Fewer Americans Dying Of Cancer Since 1991, With Obamacare Seen Helpful In Driving Mortalities Down
The latest figures released by the American Cancer Society reflect a 25 percent reduction in deaths from cancer since 1991, hailed as the peak year for cancer mortalities.
While cancer rates remain relatively steady, patients are living longer with better disease screening and treatment options, the organization noted in its report, where it estimates almost 1.7 million cancer diagnoses as well as 600,000 deaths from the dreaded illness this year in the United States.
"From 1991 to 2014, the overall cancer death rate dropped 25 percent, translating to approximately 2,143,200 fewer cancer deaths than would have been expected if death rates had remained at their peak," reads part of the report, published annually by the ACS.
Obamacare And Cancer In Minorities
Dr. Otis Brawley, the group’s chief medical officer, deemed the continuing decrease in cancer deaths a “powerful sign” of the potential to slash the disease’s fatal toll. Following heart disease, cancer is still the second leading cause of death in the country, with around 40 percent of males and 37 percent of females expected to receive a cancer diagnosis at any point in their life.
The report credits the Obama administration’s Affordable Care Act, dubbed as Obamacare, for helping improve the numbers especially among ethnic minorities. Over the last 30 years, for instance, the five-year relative survival rate for all cancers has climbed 24 percentage points among blacks and 20 points in whites.
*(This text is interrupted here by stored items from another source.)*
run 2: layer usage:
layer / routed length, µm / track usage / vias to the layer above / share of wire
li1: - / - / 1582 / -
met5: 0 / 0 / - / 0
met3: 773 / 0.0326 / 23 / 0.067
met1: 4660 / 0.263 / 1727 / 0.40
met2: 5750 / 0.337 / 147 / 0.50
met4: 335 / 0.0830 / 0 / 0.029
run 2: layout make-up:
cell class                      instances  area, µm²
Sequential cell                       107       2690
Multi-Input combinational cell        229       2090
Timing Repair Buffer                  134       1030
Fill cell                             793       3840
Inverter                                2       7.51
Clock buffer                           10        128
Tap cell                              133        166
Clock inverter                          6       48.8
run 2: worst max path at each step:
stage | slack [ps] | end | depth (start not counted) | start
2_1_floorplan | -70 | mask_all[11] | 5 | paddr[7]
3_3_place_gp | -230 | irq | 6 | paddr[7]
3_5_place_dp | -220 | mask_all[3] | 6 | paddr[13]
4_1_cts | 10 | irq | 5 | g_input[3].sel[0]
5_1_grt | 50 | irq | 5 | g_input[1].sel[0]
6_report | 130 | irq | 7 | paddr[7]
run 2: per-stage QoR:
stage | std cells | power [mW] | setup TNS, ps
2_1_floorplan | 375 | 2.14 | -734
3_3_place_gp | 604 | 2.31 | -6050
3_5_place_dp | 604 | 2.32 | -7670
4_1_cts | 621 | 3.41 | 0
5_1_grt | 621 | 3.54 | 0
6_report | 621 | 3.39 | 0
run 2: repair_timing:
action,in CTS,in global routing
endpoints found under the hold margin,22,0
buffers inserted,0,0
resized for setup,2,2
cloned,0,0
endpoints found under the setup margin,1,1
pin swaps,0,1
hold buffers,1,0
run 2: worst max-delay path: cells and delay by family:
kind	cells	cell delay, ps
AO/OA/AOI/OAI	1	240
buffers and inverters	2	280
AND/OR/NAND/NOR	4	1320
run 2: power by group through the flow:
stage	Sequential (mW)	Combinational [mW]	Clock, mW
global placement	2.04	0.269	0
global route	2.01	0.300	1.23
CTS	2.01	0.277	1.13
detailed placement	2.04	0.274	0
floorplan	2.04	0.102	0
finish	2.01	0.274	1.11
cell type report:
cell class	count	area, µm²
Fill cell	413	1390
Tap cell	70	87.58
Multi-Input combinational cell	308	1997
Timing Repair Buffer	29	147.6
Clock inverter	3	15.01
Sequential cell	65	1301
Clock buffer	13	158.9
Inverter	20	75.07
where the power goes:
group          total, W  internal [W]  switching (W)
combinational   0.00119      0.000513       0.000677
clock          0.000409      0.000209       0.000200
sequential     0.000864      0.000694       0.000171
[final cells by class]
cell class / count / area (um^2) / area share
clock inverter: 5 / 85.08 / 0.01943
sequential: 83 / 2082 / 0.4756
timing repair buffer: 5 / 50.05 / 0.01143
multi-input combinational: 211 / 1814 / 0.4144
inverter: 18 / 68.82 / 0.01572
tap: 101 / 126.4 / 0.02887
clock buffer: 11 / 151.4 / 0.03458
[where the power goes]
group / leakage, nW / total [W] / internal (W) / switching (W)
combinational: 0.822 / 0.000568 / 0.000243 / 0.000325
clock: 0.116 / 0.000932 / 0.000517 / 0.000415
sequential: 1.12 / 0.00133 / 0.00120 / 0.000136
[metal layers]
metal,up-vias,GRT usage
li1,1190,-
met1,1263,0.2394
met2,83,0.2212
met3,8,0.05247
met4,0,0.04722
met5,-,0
==> src/core/tlap_core.sv <==
// motor-side logic: speed pin, lead angle, protection and stall lockout
// Summary of operation
// - basic speed pulse toggles at every hall crossing
// - tach select 0 basic, 1 double, 2 half, 3 stall indicator
// - with select 1 or 2 the speed pulse starts low after reset
// - two 4-bit lead settings, one at top duty, one at bottom
// - setting msb 0 delays commutation, 1 commutates ahead of hall
// - step bit 0 gives 0.70 degree steps, 1 gives 0.35 degree
// - endpoint angle is step size times setting value
// - angle interpolated linearly from output duty, also at full drive
// - thermal, overcurrent or stall lockout turn every bridge transistor off
// - low supply or current limit stop pwm, recirculate without sync rectifier
// - bridge resumes on its own once thermal shutdown releases
// - low supply drives one output low for input pairs 01 and 10, other hi-z; 00 and 11 leave both hi-z
// - no hall edge for over 0.3 s in rotation enters lockout
// - stall indicator low normal, high stalled; polarity bit inverts
// - indicator returns normal only after four hall changes
// - first four lockout periods 3.5 s, later ones 14 s
// - after lockout drive and wait 0.7 s or 1.0 s for an edge
// - low duty during a lockout period changes nothing, counting goes on
// - low duty in the retry window resets count, restarts on pwm rise
`timescale 1ns/1ps
`default_nettype none

module tlap_core #(
  parameter int PER_W = 24,
  parameter logic [31:0] STALL_CYC = 32'(64'(tlap_pkg::STALL_MS) * 64'(tlap_pkg::CLK_KHZ)),
  parameter logic [31:0] LOCK_SHORT_CYC =
    32'(64'(tlap_pkg::LOCK_SHORT_MS) * 64'(tlap_pkg::CLK_KHZ)),
  parameter logic [31:0] LOCK_LONG_CYC =
    32'(64'(tlap_pkg::LOCK_LONG_MS) * 64'(tlap_pkg::CLK_KHZ)),
  parameter logic [31:0] RETRY_SHORT_CYC =
    32'(64'(tlap_pkg::RETRY_SHORT_MS) * 64'(tlap_pkg::CLK_KHZ)),
  parameter logic [31:0] RETRY_LONG_CYC =
    32'(64'(tlap_pkg::RETRY_LONG_MS) * 64'(tlap_pkg::CLK_KHZ))
) (
  // clock and reset
  input wire logic pclk,
  input wire logic presetn,
  // apb slave
  input wire logic psel,
  input wire logic penable,
  input wire logic pwrite,
  input wire logic [11:0] paddr,
  input wire logic [31:0] pwdata,
  output logic [31:0] prdata,
  output logic pready,
  output logic pslverr,
  // motor and duty inputs
  input wire logic hall_in,
  input wire logic pwm_in,
  input wire logic [7:0] output_duty,
  input wire logic pwm_carrier,
  // protection detectors and low-supply drive inputs
  input wire logic thermal_shutdown,
  input wire logic low_supply_lockout,
  input wire logic current_limiter,
  input wire logic overcurrent_trip,
  input wire logic drive_input_a,
  input wire logic drive_input_b,
  // bridge and speed pin
  output logic bridge_out_a_o,
  output logic bridge_out_a_oe,
  output logic bridge_out_b_o,
  output logic bridge_out_b_oe,
  output logic speed_pulse_out
);

  tlap_pkg::tlap_cfg_s cfg;
  tlap_pkg::tlap_state_e state;
  logic hall_q, pwm_q, hall_edge, pwm_rise, duty_low, hall_primed;
  logic [PER_W-1:0] per_cnt, period;
  logic [PER_W-1:0] lead_cyc, com_cnt, com_tgt;
  logic lead_adv, phase, com_armed, flip_to;
  logic [31:0] timer, lock_len, win_len;
  logic [2:0] lock_cnt, hall_chg;
  logic stall_flag, stall_trip, lock_done, retry_fail, go_locked, drive_ok;
  logic half_div, half_q, dbl_q, dbl_done;
  logic [PER_W-1:0] dbl_cnt;
  logic signed [6:0] ang_top, ang_bot;
  logic signed [9:0] duty_off, duty_span;
  logic signed [17:0] ang_num, ang_full;
  logic signed [9:0] ang_c;
  logic [10:0] ang_mag05;
  logic [PER_W+10:0] lead_prod;
  logic apb_acc, apb_wr, addr_ok;
  logic [31:0] next_rdata;
  localparam logic signed [17:0] ANG_LIM_S = 18'(tlap_pkg::ANG_LIM);

  // endpoint angle in 0.35 degree steps, signed: positive means ahead
  function automatic logic signed [6:0] to_steps(input logic [3:0] s, input logic fine);
    logic [6:0] m;
    m = fine ? {4'h0, s[2:0]} : {3'h0, s[2:0], 1'b0};
    return s[3] ? $signed(m) : -$signed(m);
  endfunction

  // rotor may rest with the hall high, so the first cycle after reset only primes
  assign hall_edge = (hall_in ^ hall_q) & hall_primed;
  assign pwm_rise = pwm_in & ~pwm_q;
  assign duty_low = output_duty < tlap_pkg::DUTY_LOW_LIM;

  // input history and hall half-period measurement
  always_ff @(posedge pclk or negedge presetn) begin
    if (!presetn) begin
      hall_q <= 1'b0;
      hall_primed <= 1'b0;
      pwm_q <= 1'b0;
      per_cnt <= '0;
      period <= '0;
    end else begin
      hall_q <= hall_in;
      hall_primed <= 1'b1;
      pwm_q <= pwm_in;
      if (hall_edge) begin
        period <= per_cnt;
        per_cnt <= '0;
      end else if (per_cnt != '1) begin
        per_cnt <= per_cnt + 1'b1; // saturates on a stopped rotor
      end
    end
  end

  // lead angle between the two duty endpoints
  always_comb begin
    ang_top = to_steps(cfg.advance_at_top_duty, cfg.advance_step_fine);
    ang_bot = to_steps(cfg.advance_at_bottom_duty, cfg.advance_step_fine);
    duty_off = $signed({2'b00, output_duty}) - $signed({2'b00, cfg.bottom_duty});
    duty_span = $signed({2'b00, cfg.top_duty}) - $signed({2'b00, cfg.bottom_duty});
    ang_num = 18'(ang_top - ang_bot) * 18'(duty_off);
    // full drive arrives as duty 255 and simply extrapolates
    if (duty_span > 0) begin
      ang_full = 18'(ang_bot) + ang_num / 18'(duty_span);
    end else begin
      ang_full = 18'(ang_bot);
    end
    // clamp keeps the delay below one half-period
    if (ang_full > ANG_LIM_S) begin
      ang_c = 10'(ANG_LIM_S);
    end else if (ang_full < -ANG_LIM_S) begin
      ang_c = -10'(ANG_LIM_S);
    end else begin
      ang_c = 10'(ang_full);
    end
    ang_mag05 = (ang_c < 0) ? 11'(-ang_c) * 11'(tlap_pkg::STEP_05)
                            : 11'(ang_c) * 11'(tlap_pkg::STEP_05);
  end

  // angle to cycles, scaled by the last half-period
  always_ff @(posedge pclk or negedge presetn) begin
    if (!presetn) begin
      lead_prod <= '0;
      lead_cyc <= '0;
      lead_adv <= 1'b0;
    end else begin
      lead_prod <= (PER_W+11)'(period) * (PER_W+11)'(ang_mag05);
      lead_cyc <= PER_W'(lead_prod / (PER_W+11)'(tlap_pkg::HALF_TURN_05));
      lead_adv <= ang_c > 0;
    end
  end

  // commutation phase shifted from the hall edge
  always_ff @(posedge pclk or negedge presetn) begin
    if (!presetn) begin
      phase <= 1'b0;
      com_armed <= 1'b0;
      com_cnt <= '0;
      com_tgt <= '0;
      flip_to <= 1'b0;
    end else if (hall_edge) begin
      com_cnt <= '0;
      com_armed <= 1'b1;
      if (lead_adv) begin
        // ahead: flip early, predicting the next edge from this period
        phase <= hall_in;
        flip_to <= ~hall_in;
        com_tgt <= period - lead_cyc;
      end else begin
        flip_to <= hall_in;
        com_tgt <= lead_cyc;
      end
    end else if (com_armed && com_cnt >= com_tgt) begin
      phase <= flip_to;
      com_armed <= 1'b0;
    end else if (com_armed) begin
      com_cnt <= com_cnt + 1'b1;
    end
  end

  // stall protection decisions
  always_comb begin
    lock_len = (lock_cnt >= tlap_pkg::LOCK_LONG_FROM) ? LOCK_LONG_CYC : LOCK_SHORT_CYC;
    win_len = cfg.retry_window_long ? RETRY_LONG_CYC : RETRY_SHORT_CYC;
    stall_trip = state == tlap_pkg::ST_RUN && !hall_edge && !duty_low && timer >= STALL_CYC;
    lock_done = state == tlap_pkg::ST_LOCKED && timer >= lock_len - 32'h1;
    retry_fail = state == tlap_pkg::ST_RETRY && !duty_low && !hall_edge &&
                 timer >= win_len - 32'h1;
    go_locked = stall_trip | retry_fail;
    drive_ok = (state == tlap_pkg::ST_RUN || state == tlap_pkg::ST_RETRY) && !duty_low;
  end

  // stall state machine and period timer
  always_ff @(posedge pclk or negedge presetn) begin
    if (!presetn) begin
      state <= tlap_pkg::ST_RUN;
      timer <= '0;
    end else begin
      case (state)
        tlap_pkg::ST_RUN: begin
          if (hall_edge || duty_low) begin
            timer <= '0; // a parked fan is not a stalled one
          end else if (stall_trip) begin
            state <= tlap_pkg::ST_LOCKED;
            timer <= '0;
          end else begin
            timer <= timer + 32'h1;
          end
        end
        tlap_pkg::ST_LOCKED: begin
          // low duty is ignored here on purpose
          if (lock_done) begin
            state <= tlap_pkg::ST_RETRY;
            timer <= '0;
          end else begin
            timer <= timer + 32'h1;
          end
        end
        tlap_pkg::ST_RETRY: begin
          if (duty_low) begin
            state <= tlap_pkg::ST_REARM;
            timer <= '0;
          end else if (hall_edge) begin
            state <= tlap_pkg::ST_RUN;
            timer <= '0;
          end else if (retry_fail) begin
            state <= tlap_pkg::ST_LOCKED;
            timer <= '0;
          end else begin
            timer <= timer + 32'h1;
          end
        end
        tlap_pkg::ST_REARM: begin
          if (pwm_rise) begin
            state <= tlap_pkg::ST_RUN;
          end
          timer <= '0;
        end
        default: begin
          state <= tlap_pkg::ST_RUN;
          timer <= '0;
        end
      endcase
    end
  end

  // lockout repetition count, saturating
  always_ff @(posedge pclk or negedge presetn) begin
    if (!presetn) begin
      lock_cnt <= '0;
    end else if (state == tlap_pkg::ST_RETRY && duty_low) begin
      lock_cnt <= '0;
    end else if (go_locked && lock_cnt < tlap_pkg::LOCK_LONG_FROM) begin
      lock_cnt <= lock_cnt + 3'h1;
    end
  end

  // stall indicator; entering lockout wins over the clearing count
  always_ff @(posedge pclk or negedge presetn) begin
    if (!presetn) begin
      stall_flag <= 1'b0;
      hall_chg <= '0;
    end else if (go_locked) begin
      stall_flag <= 1'b1;
      hall_chg <= '0;
    end else if (hall_edge && hall_chg < tlap_pkg::HALL_CHG_CLEAR) begin
      hall_chg <= hall_chg + 3'h1;
    end else if (hall_chg >= tlap_pkg::HALL_CHG_CLEAR) begin
      stall_flag <= 1'b0;
    end
  end

  // divided and doubled speed pulses, both start low
  always_ff @(posedge pclk or negedge presetn) begin
    if (!presetn) begin
      half_div <= 1'b0;
      half_q <= 1'b0;
      dbl_q <= 1'b0;
      dbl_cnt <= '0;
      dbl_done <= 1'b1;
    end else if (hall_edge) begin
      half_div <= ~half_div;
      half_q <= half_q ^ half_div;
      dbl_q <= ~dbl_q;
      dbl_cnt <= '0;
      dbl_done <= 1'b0;
    end else if (!dbl_done && dbl_cnt >= (period >> 1)) begin
      // mid-edge uses the last period, so duty drifts on speed changes
      dbl_q <= ~dbl_q;
      dbl_done <= 1'b1;
    end else if (!dbl_done) begin
      dbl_cnt <= dbl_cnt + 1'b1;
    end
  end

  // speed pin selection
  always_ff @(posedge pclk or negedge presetn) begin
    if (!presetn) begin
      speed_pulse_out <= 1'b0;
    end else begin
      case (cfg.tach_output_select)
        tlap_pkg::TACH_BASIC: speed_pulse_out <= hall_q;
        tlap_pkg::TACH_DOUBLE: speed_pulse_out <= dbl_q;
        tlap_pkg::TACH_HALF: speed_pulse_out <= half_q;
        default: speed_pulse_out <= stall_flag ^ cfg.stall_polarity_invert;
      endcase
    end
  end

  // bridge drive, fault priority highest first
  always_ff @(posedge pclk or negedge presetn) begin
    if (!presetn) begin
      bridge_out_a_o <= 1'b0;
      bridge_out_a_oe <= 1'b0;
      bridge_out_b_o <= 1'b0;
      bridge_out_b_oe <= 1'b0;
    end else if (thermal_shutdown || overcurrent_trip || !drive_ok) begin
      // evaluated every cycle, so drive returns when thermal clears
      bridge_out_a_oe <= 1'b0;
      bridge_out_b_oe <= 1'b0;
      bridge_out_a_o <= 1'b0;
      bridge_out_b_o <= 1'b0;
    end else if (low_supply_lockout) begin
      bridge_out_a_o <= 1'b0;
      bridge_out_b_o <= 1'b0;
      bridge_out_a_oe <= !drive_input_a && drive_input_b;
      bridge_out_b_oe <= drive_input_a && !drive_input_b;
    end else if (current_limiter) begin
      // only the low side conducts; the other leg freewheels on its diode
      bridge_out_a_o <= 1'b0;
      bridge_out_b_o <= 1'b0;
      bridge_out_a_oe <= !phase;
      bridge_out_b_oe <= phase;
    end else begin
      bridge_out_a_o <= phase & pwm_carrier;
      bridge_out_b_o <= !phase & pwm_carrier;
      bridge_out_a_oe <= 1'b1;
      bridge_out_b_oe <= 1'b1;
    end
  end

  // apb decode; one wait state, write lands at the completing edge
  assign apb_acc = psel & penable & pready;
  assign apb_wr = apb_acc & pwrite & addr_ok;
  always_comb begin
    addr_ok = 1'b1;
    next_rdata = '0;
    case (paddr)
      tlap_pkg::OFS_CTRL: next_rdata = {19'h0, cfg[28:16]};
      tlap_pkg::OFS_DUTY_EP: next_rdata = {16'h0, cfg[15:0]};
      tlap_pkg::OFS_STATUS: next_rdata = {6'h0, ang_c, 7'h0, hall_q, phase,
                                           1'b0, state, lock_cnt, stall_flag};
      tlap_pkg::OFS_PERIOD: next_rdata = 32'(period);
      default: addr_ok = 1'b0;
    endcase
  end

  // apb answer
  always_ff @(posedge pclk or negedge presetn) begin
    if (!presetn) begin
      pready <= 1'b0;
      pslverr <= 1'b0;
      prdata <= '0;
    end else begin
      pready <= psel & penable & ~pready;
      pslverr <= psel & penable & ~pready & ~addr_ok;
      prdata <= (psel & penable & ~pready & ~pwrite) ? next_rdata : '0;
    end
  end

  // configuration registers
  always_ff @(posedge pclk or negedge presetn) begin
    if (!presetn) begin
      cfg <= '{retry_window_long: 1'b0, advance_step_fine: 1'b0,
               advance_at_bottom_duty: tlap_pkg::ADV_RST,
               advance_at_top_duty: tlap_pkg::ADV_RST,
               stall_polarity_invert: 1'b0,
               tach_output_select: tlap_pkg::TACH_SEL_RST,
               top_duty: tlap_pkg::TOP_DUTY_RST, bottom_duty: tlap_pkg::BOT_DUTY_RST};
    end else if (apb_wr && paddr == tlap_pkg::OFS_CTRL) begin
      cfg[28:16] <= pwdata[12:0];
    end else if (apb_wr && paddr == tlap_pkg::OFS_DUTY_EP) begin
      cfg[15:0] <= pwdata[15:0];
    end
  end
endmodule

`default_nettype wire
While cancer deaths in 2014 were 15 percent higher in blacks than whites, the increased access to care due to the Patient Protection and Affordable Care Act is seen to help narrow the racial gap. From 2010 to 2015, the number of uninsured blacks was slashed to half, while that for Hispanic people dipped from 31 to 16 percent.
A study from September last year, getting data from a Californian cancer center, also revealed that more Hispanic women received more breast cancer treatment and enrolled in clinical trials following the implementation of Obamacare. The increase, according to the researchers, could be attributed to many patients' newfound insured status.
Obamacare, which the incoming Trump administration has promised to repeal, requires insurers to shoulder the full cost of many cancer screening methods, from colonoscopies to mammograms. So far it has provided health insurance to 20 million without prior coverage.
Cancer Screening As Key
The report also touts the importance of cancer screening, and the assistance of targeted therapies that include monoclonal antibodies, or engineered immune proteins.
The threefold increase in colonoscopy use in adults 50 years and above, for example, is believed key in helping drive down colorectal cancer deaths.
On the downside, decreasing PSA testing among men, however, is seen to primarily help drive down new prostate cancer diagnoses — an effect currently being investigated. Treatment advances are also considered slow in the case of lung and pancreatic cancers, which are malignant conditions that continue to be identified often only once they have reached an advantaged stage.
Uterine cancer mortalities are also rising at a 2 percent annual rate during the period.
In 2017, the expected top four cancer killers are lung cancer, colorectal cancer, breast cancer, and prostate cancer.